Setahu saya, inilah buku terbaik tentang biografi Sayyid Quthb. Aslinya bagian awal tesis sang penulis (Dr. Shalah al-Khalidiy). Itu saja amat tebal (misal saya pemilik penerbit buku ini pasti mencetaknya lengkap; bukan memangkas). Menceritakan sosok Sayyid tidak sebagaimana lazim dibahas kalangan islamis atau para pembencinya. Dr Shalah menulis utuh pribadi Sayyid bahkan pergulatan kemanusiaan sebelum ia jadi pegiat Ikhwanul Muslimin.
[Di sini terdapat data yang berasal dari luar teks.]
==> src/rtl/spi_pkg.sv <==
// Shared definitions for the SPI transmit controller slice.
//   SPI_DATA_W  : default SPI word width
//   spi_state_e : shift FSM state encoding
package spi_pkg;

    localparam int unsigned SPI_DATA_W = 8;

    typedef enum logic {
        IDLE,
        SHIFT
    } spi_state_e;

endpackage

==> src/rtl/spi_tx_controller_if.sv <==
// Write-strobe bus feeding the SPI transmit controller.
//   interrupt : write strobe, one byte pushed per clk with interrupt=1
//   value     : byte to queue, sampled only while interrupt=1
// Modports: master drives the bus (CPU side), slave receives it (controller).
interface spi_tx_controller_if
    import spi_pkg::*;
#(
    parameter int unsigned DATA_W = SPI_DATA_W
) ();

    logic              interrupt;
    logic [DATA_W-1:0] value;

    modport master (output interrupt, output value);
    modport slave  (input  interrupt, input  value);

endinterface

==> src/rtl/spi_tx_fifo.sv <==
// Synchronous show-ahead FIFO holding bytes waiting for transmission.
//   clk, rst_n : clock, asynchronous active-low reset
//   push, din  : write request and data; dropped while full
//   pop, dout  : read request; dout always presents the head entry
//   full, empty: occupancy flags
module spi_tx_fifo #(
    parameter int unsigned DATA_W     = 8,
    parameter int unsigned FIFO_DEPTH = 8
) (
    input  logic              clk,
    input  logic              rst_n,
    input  logic              push,
    input  logic [DATA_W-1:0] din,
    input  logic              pop,
    output logic [DATA_W-1:0] dout,
    output logic              full,
    output logic              empty
);

    localparam int unsigned AW = $clog2(FIFO_DEPTH);

    logic [DATA_W-1:0] mem [FIFO_DEPTH];
    logic [AW-1:0]     wr_ptr;
    logic [AW-1:0]     rd_ptr;
    logic [AW:0]       count;
    logic              do_push;
    logic              do_pop;

    assign do_push = push && !full;
    assign do_pop  = pop && !empty;

    assign full  = (count == (AW+1)'(FIFO_DEPTH));
    assign empty = (count == '0);
    assign dout  = mem[rd_ptr];

    // Storage needs no reset: entries are only read after being written.
    always_ff @(posedge clk) begin
        if (do_push) begin
            mem[wr_ptr] <= din;
        end
    end

    // Depth is a power of two, so pointers wrap by natural overflow.
    always_ff @(posedge clk or negedge rst_n) begin
        if (!rst_n) begin
            wr_ptr <= '0;
            rd_ptr <= '0;
            count  <= '0;
        end else begin
            if (do_push) begin
                wr_ptr <= wr_ptr + 1'b1;
            end
            if (do_pop) begin
                rd_ptr <= rd_ptr + 1'b1;
            end
            case ({do_push, do_pop})
                2'b10:   count <= count + 1'b1;
                2'b01:   count <= count - 1'b1;
                default: count <= count;
            endcase
        end
    end

endmodule

==> src/rtl/spi_tx_controller.sv <==
// Byte-oriented SPI master transmitter, mode 0, MSB first.
// Bytes written over the strobe bus are queued and streamed back-to-back
// under a single ss-low window while the queue stays non-empty.
//   clk, rst_n : system clock, asynchronous active-low reset
//   spi_clk    : SCK reference (asynchronous, <= clk/3), sets the bit rate
//   bus        : write strobe bus (interrupt, value)
//   miso       : serial data from the slave, sampled on SCK rising edges
//   mosi       : serial data to the slave, changes on SCK falling edges
//   ss         : slave select, active low
//   spi_clk_o  : SCK to the slave, idles low
module spi_tx_controller
    import spi_pkg::*;
#(
    parameter int unsigned DATA_W     = SPI_DATA_W,
    parameter int unsigned FIFO_DEPTH = 8
) (
    input  logic                  clk,
    input  logic                  rst_n,
    input  logic                  spi_clk,
    spi_tx_controller_if.slave    bus,
    input  logic                  miso,
    output logic                  mosi,
    output logic                  ss,
    output logic                  spi_clk_o
);

    localparam int unsigned        CW   = (DATA_W > 1) ? $clog2(DATA_W) : 1;
    localparam logic [CW-1:0]      LAST = CW'(DATA_W - 1);

    spi_state_e        state_q;
    spi_state_e        state_d;

    logic              ref_meta;
    logic              ref_s;
    logic              ref_d;
    logic              ref_rise;
    logic              ref_fall;

    logic [DATA_W-1:0] fifo_dout;
    logic              fifo_full;
    logic              fifo_empty;

    logic              load;
    logic              shift_en;
    logic              byte_done;

    logic [DATA_W-1:0] sh_q;
    logic [DATA_W-1:0] rx_q;
    logic [DATA_W-1:0] rx_last;
    logic [CW-1:0]     bitcnt_q;
    logic              sck_q;

    spi_tx_fifo #(
        .DATA_W     (DATA_W),
        .FIFO_DEPTH (FIFO_DEPTH)
    ) u_fifo (
        .clk   (clk),
        .rst_n (rst_n),
        .push  (bus.interrupt),
        .din   (bus.value),
        .pop   (load),
        .dout  (fifo_dout),
        .full  (fifo_full),
        .empty (fifo_empty)
    );

    // 2-FF synchronizer plus one delay stage for edge detection.
    always_ff @(posedge clk or negedge rst_n) begin
        if (!rst_n) begin
            ref_meta <= 1'b0;
            ref_s    <= 1'b0;
            ref_d    <= 1'b0;
        end else begin
            ref_meta <= spi_clk;
            ref_s    <= ref_meta;
            ref_d    <= ref_s;
        end
    end

    assign ref_rise = ref_s && !ref_d;
    assign ref_fall = !ref_s && ref_d;

    // State register.
    always_ff @(posedge clk or negedge rst_n) begin
        if (!rst_n) begin
            state_q <= IDLE;
        end else begin
            state_q <= state_d;
        end
    end

    // Next-state and control decode. Empty is registered, so a push landing
    // on the same cycle as ref_fall in IDLE waits for the next ref_fall.
    always_comb begin
        state_d   = state_q;
        load      = 1'b0;
        shift_en  = 1'b0;
        byte_done = 1'b0;
        case (state_q)
            IDLE: begin
                if (ref_fall && !fifo_empty) begin
                    load    = 1'b1;
                    state_d = SHIFT;
                end
            end
            SHIFT: begin
                if (ref_fall) begin
                    if (bitcnt_q != LAST) begin
                        shift_en = 1'b1;
                    end else begin
                        byte_done = 1'b1;
                        if (!fifo_empty) begin
                            load = 1'b1;
                        end else begin
                            state_d = IDLE;
                        end
                    end
                end
            end
            default: state_d = IDLE;
        endcase
    end

    // Outputs. ss and mosi follow the state register directly so an
    // asynchronous reset forces them to idle values immediately.
    always_comb begin
        ss        = (state_q != SHIFT);
        mosi      = (state_q == SHIFT) ? sh_q[DATA_W-1] : 1'b0;
        spi_clk_o = sck_q;
    end

    // Shift datapath.
    always_ff @(posedge clk or negedge rst_n) begin
        if (!rst_n) begin
            sh_q     <= '0;
            rx_q     <= '0;
            rx_last  <= '0;
            bitcnt_q <= '0;
            sck_q    <= 1'b0;
        end else begin
            if (load) begin
                sh_q     <= fifo_dout;
                bitcnt_q <= '0;
            end else if (shift_en) begin
                sh_q     <= sh_q << 1;
                bitcnt_q <= bitcnt_q + 1'b1;
            end

            if (state_q == SHIFT) begin
                if (ref_rise) begin
                    sck_q <= 1'b1;
                    rx_q  <= {rx_q[DATA_W-2:0], miso};
                end else if (ref_fall) begin
                    sck_q <= 1'b0;
                end
            end else begin
                sck_q <= 1'b0;
            end

            if (byte_done) begin
                rx_last <= rx_q;
            end
        end
    end

endmodule
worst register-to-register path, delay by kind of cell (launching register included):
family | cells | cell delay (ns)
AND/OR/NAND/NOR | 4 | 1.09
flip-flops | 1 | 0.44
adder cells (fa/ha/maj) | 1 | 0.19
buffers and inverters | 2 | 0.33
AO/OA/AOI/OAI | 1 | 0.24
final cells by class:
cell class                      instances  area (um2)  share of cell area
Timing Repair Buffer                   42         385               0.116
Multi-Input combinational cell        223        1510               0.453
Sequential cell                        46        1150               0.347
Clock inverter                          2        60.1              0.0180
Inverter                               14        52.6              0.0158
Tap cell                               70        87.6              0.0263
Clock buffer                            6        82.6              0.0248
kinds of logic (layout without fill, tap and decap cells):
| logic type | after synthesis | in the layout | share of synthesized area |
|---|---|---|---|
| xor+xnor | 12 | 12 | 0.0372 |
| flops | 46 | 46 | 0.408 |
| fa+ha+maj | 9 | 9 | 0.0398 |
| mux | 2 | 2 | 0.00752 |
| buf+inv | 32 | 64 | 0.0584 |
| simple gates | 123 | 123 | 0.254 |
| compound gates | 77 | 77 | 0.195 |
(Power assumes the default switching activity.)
## src/rtl/core_cap_pkg.sv

```systemverilog
// Shared types and defaults for the core output capture block.
package core_cap_pkg;
  localparam int DEF_DATA_W = 10;
  localparam int DROP_W     = 8;

  typedef enum logic [1:0] {IDLE, TRACK, HOLD} cap_state_e;
endpackage

```

## src/rtl/core_cap_fifo.sv

```systemverilog
// Show-ahead synchronous FIFO; pointers carry one wrap bit above the address.
module core_cap_fifo #(
  parameter int DATA_W = 10,
  parameter int DEPTH  = 8,
  localparam int AW    = $clog2(DEPTH)
) (
  input  logic              clk,
  input  logic              rst_n,
  input  logic              push,
  input  logic              pop,
  input  logic [DATA_W-1:0] wdata,
  output logic [DATA_W-1:0] rdata,
  output logic              full,
  output logic              empty,
  output logic [AW:0]       level
);
  logic [DEPTH-1:0][DATA_W-1:0] mem;
  logic [AW:0]                  wptr, rptr;
  logic                         wr_en, rd_en;

  assign level = wptr - rptr;
  assign full  = (level == (AW+1)'(DEPTH));
  assign empty = (wptr == rptr);
  assign rdata = mem[rptr[AW-1:0]];

  // A pop frees the head slot in the same edge, so push-while-full is legal then.
  assign rd_en = pop && !empty;
  assign wr_en = push && (!full || rd_en);

  always_ff @(posedge clk or negedge rst_n) begin
    if (!rst_n) begin
      mem  <= '0;
      wptr <= '0;
      rptr <= '0;
    end else begin
      if (wr_en) begin
        mem[wptr[AW-1:0]] <= wdata;
        wptr              <= wptr + (AW+1)'(1);
      end
      if (rd_en) rptr <= rptr + (AW+1)'(1);
    end
  end
endmodule

```

## src/rtl/core_out_capture.sv

```systemverilog
// Samples the core output bus, qualifies stable runs, queues new values and
// accounts for samples dropped on a full queue.
module core_out_capture
  import core_cap_pkg::*;
#(
  parameter int DATA_W = DEF_DATA_W,
  parameter int DEPTH  = 8,
  parameter int STABLE = 2
) (
  input  logic                   clk,
  input  logic                   reset,
  input  logic [DATA_W-1:0]      core_out,
  input  logic                   cap_en,
  input  logic                   rd_ready,
  output logic                   rd_valid,
  output logic [DATA_W-1:0]      rd_data,
  output logic [$clog2(DEPTH):0] level,
  output logic                   overflow,
  output logic [DROP_W-1:0]      drop_cnt,
  input  logic                   clr_ovf
);
  localparam int CW = $clog2(STABLE+1);
  localparam logic [CW-1:0] STB = CW'(STABLE);

  logic [DATA_W-1:0] in_q, last_cap;
  logic [CW-1:0]     cnt;
  logic              have_last, changed, run_done, cap, full, empty, pop, drop;
  cap_state_e        state, nxt;

  assign changed  = (core_out != in_q);
  // A run that ends on this very edge is still too short to count.
  assign run_done = (cnt == STB) && !changed;

  always_ff @(posedge clk or negedge reset) begin
    if (!reset) begin
      in_q <= '0;
      cnt  <= '0;
    end else begin
      in_q <= core_out;
      if (changed)         cnt <= CW'(1);
      else if (cnt != STB) cnt <= cnt + CW'(1);
    end
  end

  always_ff @(posedge clk or negedge reset) begin
    if (!reset) state <= IDLE;
    else        state <= nxt;
  end

  always_comb begin
    nxt = state;
    cap = 1'b0;
    if (!cap_en) nxt = IDLE;
    else begin
      case (state)
        IDLE:  nxt = TRACK;
        TRACK: if (run_done) begin
          nxt = HOLD;
          cap = !have_last || (in_q != last_cap);
        end
        HOLD:  if (changed) nxt = TRACK;
        default: nxt = IDLE;
      endcase
    end
  end

  always_ff @(posedge clk or negedge reset) begin
    if (!reset) begin
      last_cap  <= '0;
      have_last <= 1'b0;
    end else if (state == IDLE) begin
      have_last <= 1'b0;
    end else if (cap) begin
      last_cap  <= in_q;
      have_last <= 1'b1;
    end
  end

  assign rd_valid = !empty;
  assign pop      = rd_valid && rd_ready;
  assign drop     = cap && full && !pop;

  core_cap_fifo #(.DATA_W(DATA_W), .DEPTH(DEPTH)) u_fifo (
    .clk   (clk),
    .rst_n (reset),
    .push  (cap),
    .pop   (pop),
    .wdata (in_q),
    .rdata (rd_data),
    .full  (full),
    .empty (empty),
    .level (level)
  );

  // A clear coinciding with a drop restarts the count at that drop.
  always_ff @(posedge clk or negedge reset) begin
    if (!reset) begin
      overflow <= 1'b0;
      drop_cnt <= '0;
    end else if (clr_ovf) begin
      overflow <= drop;
      drop_cnt <= drop ? DROP_W'(1) : '0;
    end else if (drop) begin
      overflow <= 1'b1;
      if (drop_cnt != '1) drop_cnt <= drop_cnt + DROP_W'(1);
    end
  end
endmodule

```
Menjadi sosok penting Ikhwan juga tidak ujuk-ujuk, tapi lewat sebuah perjuangan batin. Bak novel, ia jelaskan transformasi bahkan revolusi berpikir Sayyid menuju sosok bercorak islamis. Dari buku ini juga bisa dimengerti di Mesir ada banyak orang Islam hebat lagi pintar. Tapi soal orientasi membela agama, bisa beragam. Pun kelak ketika ada pemegang otoritas keislaman bermesra dengan rezim sarat kekerasan, ini bisa diselisik ke belakang sejak era Sayyid hidup.
Tiba-tiba saya ingat wajah Grand Syeikh yang berdampingan dengan Presiden Republik Indonesia. Belum lekang ingatan pada pilihan sang Syeikh untuk memilih berada di barisan militer haus darah ketimbang bersuara untuk saudaranya seiman, Muhammad Mursi, entah dengan alasan apa.
Meski beda zaman, saya merasakan andai beliau ini hidup di era Sayyid Quthb putusannya kasatmata berada di mana. Bagi sebagian saudara seiman, Syeikh adalah pantulan wajah Islam damai, moderat dan hadirkan sisi rahmat bagi semesta. Mungkin ini soal cara berjuang. Soal niat hati beliau seputih salju. Termasuk kala beliau pilih diam saat banyak mahasiswa Al Azhar dibui sahabatnya, as-Sissi, hanya karena identitas Ikhwan di dahi mereka.
Maka, untuk soal ini saya selajur seperti Sayyid; sukar berharap beliau jadi saksi telunjuk bersyahadat para pejuang yang kadung disebut "musuh negara". Telunjuk untuk nyatakan tidak ridha anak-anak asuhnya di Al Azhar dihinakan meski ada banyak perbedaan. Tapi beginilah zaman. Baca buku ini kita pun tak kaget andai jumpai mozaik serupa Tuan Grand Syeikh. Pun akan kita dapati apakah betul Sayyid itu si keras kepala ini suka mengafirkan orang lain. Sebuah tuduhan yang masih bergema hingga kini, namun sebenarnya sudah dibantah langsung oleh sang sosok ini langsung.